§ WORK TO COMPLETE
Please copy, exactly as they appear below, the lines from the one containing "29 (was 30) |" through the one containing "(was 0.19 ns) |".

§ DATASET EXTRACT
▼

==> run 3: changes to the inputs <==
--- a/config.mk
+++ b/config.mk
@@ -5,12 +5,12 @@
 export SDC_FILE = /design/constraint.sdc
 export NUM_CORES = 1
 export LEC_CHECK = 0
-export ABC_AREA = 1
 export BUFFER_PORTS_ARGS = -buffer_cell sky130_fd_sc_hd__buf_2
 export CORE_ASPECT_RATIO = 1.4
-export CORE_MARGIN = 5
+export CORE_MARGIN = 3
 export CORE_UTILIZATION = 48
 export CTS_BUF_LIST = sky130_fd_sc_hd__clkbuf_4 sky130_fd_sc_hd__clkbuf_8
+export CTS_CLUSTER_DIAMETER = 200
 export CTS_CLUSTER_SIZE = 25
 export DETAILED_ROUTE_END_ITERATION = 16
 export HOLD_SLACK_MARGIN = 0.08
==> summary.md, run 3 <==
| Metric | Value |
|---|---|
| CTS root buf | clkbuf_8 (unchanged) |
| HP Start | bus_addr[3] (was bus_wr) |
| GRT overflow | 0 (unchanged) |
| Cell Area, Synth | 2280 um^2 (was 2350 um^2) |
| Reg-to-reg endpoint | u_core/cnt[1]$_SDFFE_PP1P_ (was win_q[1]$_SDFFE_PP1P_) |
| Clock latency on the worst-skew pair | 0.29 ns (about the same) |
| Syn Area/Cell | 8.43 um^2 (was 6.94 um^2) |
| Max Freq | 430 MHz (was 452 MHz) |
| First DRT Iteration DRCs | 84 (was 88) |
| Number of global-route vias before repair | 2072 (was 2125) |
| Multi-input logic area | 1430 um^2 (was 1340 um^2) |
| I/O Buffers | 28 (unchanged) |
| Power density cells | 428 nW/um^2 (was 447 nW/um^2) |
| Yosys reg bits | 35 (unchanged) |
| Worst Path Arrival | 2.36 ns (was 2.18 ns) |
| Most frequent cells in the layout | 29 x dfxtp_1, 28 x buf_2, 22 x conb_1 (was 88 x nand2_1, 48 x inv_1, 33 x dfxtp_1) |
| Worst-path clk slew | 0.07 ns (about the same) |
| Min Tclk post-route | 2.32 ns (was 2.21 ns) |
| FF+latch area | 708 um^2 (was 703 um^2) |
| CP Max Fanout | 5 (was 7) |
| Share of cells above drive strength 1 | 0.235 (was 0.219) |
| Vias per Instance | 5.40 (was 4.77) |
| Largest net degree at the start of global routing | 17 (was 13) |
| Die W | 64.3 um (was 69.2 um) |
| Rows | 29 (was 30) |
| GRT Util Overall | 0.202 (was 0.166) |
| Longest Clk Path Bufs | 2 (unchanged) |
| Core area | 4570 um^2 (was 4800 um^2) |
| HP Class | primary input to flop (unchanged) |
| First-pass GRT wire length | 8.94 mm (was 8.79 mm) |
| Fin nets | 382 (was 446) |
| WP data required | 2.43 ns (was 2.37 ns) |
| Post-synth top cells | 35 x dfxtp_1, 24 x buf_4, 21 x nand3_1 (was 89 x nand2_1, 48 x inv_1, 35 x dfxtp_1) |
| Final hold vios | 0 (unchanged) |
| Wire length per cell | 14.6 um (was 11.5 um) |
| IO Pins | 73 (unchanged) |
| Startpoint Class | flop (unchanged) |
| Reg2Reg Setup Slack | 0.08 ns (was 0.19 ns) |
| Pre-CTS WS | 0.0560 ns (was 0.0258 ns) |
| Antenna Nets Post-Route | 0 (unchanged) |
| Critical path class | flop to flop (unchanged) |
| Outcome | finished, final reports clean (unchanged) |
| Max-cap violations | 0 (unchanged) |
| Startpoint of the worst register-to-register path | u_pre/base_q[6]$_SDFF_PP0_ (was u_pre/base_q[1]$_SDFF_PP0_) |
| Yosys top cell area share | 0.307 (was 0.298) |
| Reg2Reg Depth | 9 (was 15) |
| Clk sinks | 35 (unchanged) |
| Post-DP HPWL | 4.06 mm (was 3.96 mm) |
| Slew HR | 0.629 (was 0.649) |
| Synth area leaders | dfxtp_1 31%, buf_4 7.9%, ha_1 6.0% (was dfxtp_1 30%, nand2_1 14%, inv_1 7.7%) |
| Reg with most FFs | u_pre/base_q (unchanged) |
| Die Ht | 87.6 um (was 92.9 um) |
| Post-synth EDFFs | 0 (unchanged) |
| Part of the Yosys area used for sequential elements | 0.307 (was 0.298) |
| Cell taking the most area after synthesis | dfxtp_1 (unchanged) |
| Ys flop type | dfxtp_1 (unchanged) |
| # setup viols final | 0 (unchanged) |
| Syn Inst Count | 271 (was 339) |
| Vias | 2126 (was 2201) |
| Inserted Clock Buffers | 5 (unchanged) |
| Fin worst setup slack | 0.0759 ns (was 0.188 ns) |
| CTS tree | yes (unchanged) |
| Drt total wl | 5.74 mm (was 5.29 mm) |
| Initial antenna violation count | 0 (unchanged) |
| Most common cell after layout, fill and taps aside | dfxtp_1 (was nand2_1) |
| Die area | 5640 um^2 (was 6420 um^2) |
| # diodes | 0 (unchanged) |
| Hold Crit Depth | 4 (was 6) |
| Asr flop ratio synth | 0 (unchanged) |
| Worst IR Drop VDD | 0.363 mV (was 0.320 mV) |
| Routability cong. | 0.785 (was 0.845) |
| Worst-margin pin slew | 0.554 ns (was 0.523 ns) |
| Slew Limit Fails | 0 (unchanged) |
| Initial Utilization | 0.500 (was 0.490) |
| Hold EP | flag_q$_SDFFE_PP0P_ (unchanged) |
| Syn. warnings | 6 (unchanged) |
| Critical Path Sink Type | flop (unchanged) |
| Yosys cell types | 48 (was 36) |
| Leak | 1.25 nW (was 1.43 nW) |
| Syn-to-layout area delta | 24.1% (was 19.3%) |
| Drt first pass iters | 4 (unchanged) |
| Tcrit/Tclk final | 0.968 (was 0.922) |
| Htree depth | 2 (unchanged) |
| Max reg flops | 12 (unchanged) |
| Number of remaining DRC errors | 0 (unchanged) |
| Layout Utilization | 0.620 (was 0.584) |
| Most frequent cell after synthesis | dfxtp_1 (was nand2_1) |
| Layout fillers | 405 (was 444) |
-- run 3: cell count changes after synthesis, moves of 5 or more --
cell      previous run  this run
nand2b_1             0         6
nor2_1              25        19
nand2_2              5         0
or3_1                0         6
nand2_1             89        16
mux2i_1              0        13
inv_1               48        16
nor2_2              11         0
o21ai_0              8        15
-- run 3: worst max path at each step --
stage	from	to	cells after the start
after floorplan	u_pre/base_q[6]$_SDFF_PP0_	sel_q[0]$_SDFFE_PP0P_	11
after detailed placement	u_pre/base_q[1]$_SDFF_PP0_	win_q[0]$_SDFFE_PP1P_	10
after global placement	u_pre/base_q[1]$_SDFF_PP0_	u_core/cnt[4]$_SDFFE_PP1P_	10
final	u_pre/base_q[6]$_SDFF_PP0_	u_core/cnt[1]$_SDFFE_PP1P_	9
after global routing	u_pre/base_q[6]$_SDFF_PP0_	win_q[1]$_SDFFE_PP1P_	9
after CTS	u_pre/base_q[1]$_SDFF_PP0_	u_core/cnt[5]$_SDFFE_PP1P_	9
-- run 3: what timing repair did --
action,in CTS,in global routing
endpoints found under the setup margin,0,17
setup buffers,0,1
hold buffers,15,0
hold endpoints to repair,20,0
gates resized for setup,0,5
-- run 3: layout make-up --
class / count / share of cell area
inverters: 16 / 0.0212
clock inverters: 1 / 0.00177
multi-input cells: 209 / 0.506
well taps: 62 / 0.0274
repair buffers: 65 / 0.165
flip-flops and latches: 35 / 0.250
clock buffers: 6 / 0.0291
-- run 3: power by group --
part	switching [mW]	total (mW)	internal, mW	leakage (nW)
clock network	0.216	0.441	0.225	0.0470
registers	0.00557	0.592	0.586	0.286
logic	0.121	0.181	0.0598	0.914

▲
▼

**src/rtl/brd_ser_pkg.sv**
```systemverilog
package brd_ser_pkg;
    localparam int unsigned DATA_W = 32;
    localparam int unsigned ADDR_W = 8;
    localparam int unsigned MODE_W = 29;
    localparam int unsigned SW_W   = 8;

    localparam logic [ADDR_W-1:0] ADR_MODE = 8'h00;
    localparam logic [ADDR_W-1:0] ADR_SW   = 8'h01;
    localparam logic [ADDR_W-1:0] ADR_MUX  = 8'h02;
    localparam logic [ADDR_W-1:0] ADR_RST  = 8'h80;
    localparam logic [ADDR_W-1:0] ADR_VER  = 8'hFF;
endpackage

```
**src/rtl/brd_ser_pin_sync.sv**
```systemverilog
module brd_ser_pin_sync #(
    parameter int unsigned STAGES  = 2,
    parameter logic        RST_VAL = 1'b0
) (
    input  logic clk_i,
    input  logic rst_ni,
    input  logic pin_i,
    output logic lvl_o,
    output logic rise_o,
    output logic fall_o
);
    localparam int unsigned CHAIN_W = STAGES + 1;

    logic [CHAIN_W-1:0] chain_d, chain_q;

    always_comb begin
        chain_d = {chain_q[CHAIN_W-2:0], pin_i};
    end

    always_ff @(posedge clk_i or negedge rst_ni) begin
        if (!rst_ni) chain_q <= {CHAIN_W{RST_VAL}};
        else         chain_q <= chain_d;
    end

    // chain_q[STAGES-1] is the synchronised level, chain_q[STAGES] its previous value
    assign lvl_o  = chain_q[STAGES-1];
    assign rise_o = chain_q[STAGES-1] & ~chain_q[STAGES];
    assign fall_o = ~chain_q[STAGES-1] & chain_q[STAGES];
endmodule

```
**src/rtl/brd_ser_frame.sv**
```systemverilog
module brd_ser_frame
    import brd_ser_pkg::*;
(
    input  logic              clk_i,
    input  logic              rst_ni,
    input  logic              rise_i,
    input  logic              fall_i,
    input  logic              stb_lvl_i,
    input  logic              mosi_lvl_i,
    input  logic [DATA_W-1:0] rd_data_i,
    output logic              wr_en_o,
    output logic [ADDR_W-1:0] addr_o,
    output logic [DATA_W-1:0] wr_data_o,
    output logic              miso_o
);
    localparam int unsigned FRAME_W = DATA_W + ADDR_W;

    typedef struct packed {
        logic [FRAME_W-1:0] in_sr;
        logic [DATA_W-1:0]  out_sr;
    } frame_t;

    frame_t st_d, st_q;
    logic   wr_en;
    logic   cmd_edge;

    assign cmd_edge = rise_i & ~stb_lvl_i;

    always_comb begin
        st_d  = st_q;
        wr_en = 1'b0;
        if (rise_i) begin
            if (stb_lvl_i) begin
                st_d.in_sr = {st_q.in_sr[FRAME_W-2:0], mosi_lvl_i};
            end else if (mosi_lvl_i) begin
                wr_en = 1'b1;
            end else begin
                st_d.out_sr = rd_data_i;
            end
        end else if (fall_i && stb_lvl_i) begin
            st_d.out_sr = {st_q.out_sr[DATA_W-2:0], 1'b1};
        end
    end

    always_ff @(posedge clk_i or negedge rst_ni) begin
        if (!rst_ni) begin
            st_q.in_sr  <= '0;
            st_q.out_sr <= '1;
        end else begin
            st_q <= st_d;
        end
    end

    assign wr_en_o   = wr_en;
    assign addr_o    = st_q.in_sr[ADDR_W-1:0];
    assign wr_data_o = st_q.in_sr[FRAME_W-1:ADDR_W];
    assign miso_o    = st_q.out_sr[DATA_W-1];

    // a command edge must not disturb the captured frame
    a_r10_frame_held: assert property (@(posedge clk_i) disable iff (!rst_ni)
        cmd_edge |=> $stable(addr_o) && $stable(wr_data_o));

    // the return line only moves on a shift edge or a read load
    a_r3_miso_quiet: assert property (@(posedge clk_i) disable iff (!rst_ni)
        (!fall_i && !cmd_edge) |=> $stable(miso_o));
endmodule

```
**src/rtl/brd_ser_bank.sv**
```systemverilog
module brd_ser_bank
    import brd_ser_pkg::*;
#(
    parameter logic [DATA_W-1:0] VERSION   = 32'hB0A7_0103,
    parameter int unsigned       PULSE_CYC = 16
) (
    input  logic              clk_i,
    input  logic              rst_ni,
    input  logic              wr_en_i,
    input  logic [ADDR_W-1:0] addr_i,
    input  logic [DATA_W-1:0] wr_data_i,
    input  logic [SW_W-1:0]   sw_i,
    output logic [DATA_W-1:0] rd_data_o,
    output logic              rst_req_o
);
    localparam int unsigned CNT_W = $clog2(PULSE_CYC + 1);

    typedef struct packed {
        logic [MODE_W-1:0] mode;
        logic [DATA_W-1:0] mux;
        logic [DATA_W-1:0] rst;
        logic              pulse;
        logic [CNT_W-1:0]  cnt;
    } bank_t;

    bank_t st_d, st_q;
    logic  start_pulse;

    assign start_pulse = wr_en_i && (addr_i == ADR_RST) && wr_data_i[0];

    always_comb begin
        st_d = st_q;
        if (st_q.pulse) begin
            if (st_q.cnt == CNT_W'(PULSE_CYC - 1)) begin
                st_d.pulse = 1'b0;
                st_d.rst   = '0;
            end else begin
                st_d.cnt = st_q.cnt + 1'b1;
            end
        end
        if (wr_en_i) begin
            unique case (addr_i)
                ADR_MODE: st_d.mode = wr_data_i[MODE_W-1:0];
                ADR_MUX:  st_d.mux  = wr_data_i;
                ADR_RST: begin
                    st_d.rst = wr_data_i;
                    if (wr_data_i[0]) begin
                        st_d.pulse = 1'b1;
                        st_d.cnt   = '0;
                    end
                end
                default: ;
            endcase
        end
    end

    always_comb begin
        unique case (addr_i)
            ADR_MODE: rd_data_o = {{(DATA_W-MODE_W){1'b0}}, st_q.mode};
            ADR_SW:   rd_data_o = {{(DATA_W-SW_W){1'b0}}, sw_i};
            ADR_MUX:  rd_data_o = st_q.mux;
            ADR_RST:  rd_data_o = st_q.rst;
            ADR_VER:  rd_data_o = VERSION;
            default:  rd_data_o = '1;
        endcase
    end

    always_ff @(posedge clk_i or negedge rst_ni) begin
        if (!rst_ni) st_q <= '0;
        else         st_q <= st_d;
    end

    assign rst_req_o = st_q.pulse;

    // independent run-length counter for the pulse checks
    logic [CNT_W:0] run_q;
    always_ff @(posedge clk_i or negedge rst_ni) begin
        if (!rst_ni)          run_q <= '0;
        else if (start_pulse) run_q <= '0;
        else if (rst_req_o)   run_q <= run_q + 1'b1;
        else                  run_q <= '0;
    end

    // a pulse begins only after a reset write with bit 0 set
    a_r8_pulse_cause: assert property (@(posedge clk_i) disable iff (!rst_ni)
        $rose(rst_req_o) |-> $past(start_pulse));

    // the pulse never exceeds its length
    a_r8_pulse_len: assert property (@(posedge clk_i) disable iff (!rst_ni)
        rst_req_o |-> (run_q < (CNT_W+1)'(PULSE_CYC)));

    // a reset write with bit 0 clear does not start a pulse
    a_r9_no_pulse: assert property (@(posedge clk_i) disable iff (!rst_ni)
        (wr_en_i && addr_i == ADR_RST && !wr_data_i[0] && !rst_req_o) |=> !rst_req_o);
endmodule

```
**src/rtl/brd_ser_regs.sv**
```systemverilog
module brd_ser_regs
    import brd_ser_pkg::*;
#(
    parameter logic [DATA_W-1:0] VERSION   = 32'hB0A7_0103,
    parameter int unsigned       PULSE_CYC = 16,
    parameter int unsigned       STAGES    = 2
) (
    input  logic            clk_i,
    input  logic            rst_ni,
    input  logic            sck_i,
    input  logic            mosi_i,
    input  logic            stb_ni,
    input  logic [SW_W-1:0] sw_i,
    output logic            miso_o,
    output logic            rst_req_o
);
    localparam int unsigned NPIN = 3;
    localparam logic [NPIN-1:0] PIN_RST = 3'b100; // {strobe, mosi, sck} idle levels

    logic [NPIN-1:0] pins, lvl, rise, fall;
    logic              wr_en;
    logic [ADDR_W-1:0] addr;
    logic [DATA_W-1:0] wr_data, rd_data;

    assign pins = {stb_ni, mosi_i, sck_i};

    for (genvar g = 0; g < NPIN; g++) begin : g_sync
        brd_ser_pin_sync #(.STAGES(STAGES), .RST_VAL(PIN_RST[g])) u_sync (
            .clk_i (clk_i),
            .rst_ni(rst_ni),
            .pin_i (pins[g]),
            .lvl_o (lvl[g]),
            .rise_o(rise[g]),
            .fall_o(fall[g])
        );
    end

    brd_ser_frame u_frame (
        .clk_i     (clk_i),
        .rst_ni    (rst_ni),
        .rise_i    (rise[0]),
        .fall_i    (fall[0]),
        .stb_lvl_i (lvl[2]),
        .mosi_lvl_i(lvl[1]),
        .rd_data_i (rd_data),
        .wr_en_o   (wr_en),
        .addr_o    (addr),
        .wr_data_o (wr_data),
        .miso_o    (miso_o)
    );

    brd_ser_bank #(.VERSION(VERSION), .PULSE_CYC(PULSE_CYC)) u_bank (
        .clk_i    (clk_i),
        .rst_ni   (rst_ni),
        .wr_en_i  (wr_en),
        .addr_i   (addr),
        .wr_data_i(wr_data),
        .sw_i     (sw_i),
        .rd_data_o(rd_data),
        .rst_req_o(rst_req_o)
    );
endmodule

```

▲

§ YOUR SOLUTION
| Rows | 29 (was 30) |
| GRT Util Overall | 0.202 (was 0.166) |
| Longest Clk Path Bufs | 2 (unchanged) |
| Core area | 4570 um^2 (was 4800 um^2) |
| HP Class | primary input to flop (unchanged) |
| First-pass GRT wire length | 8.94 mm (was 8.79 mm) |
| Fin nets | 382 (was 446) |
| WP data required | 2.43 ns (was 2.37 ns) |
| Post-synth top cells | 35 x dfxtp_1, 24 x buf_4, 21 x nand3_1 (was 89 x nand2_1, 48 x inv_1, 35 x dfxtp_1) |
| Final hold vios | 0 (unchanged) |
| Wire length per cell | 14.6 um (was 11.5 um) |
| IO Pins | 73 (unchanged) |
| Startpoint Class | flop (unchanged) |
| Reg2Reg Setup Slack | 0.08 ns (was 0.19 ns) |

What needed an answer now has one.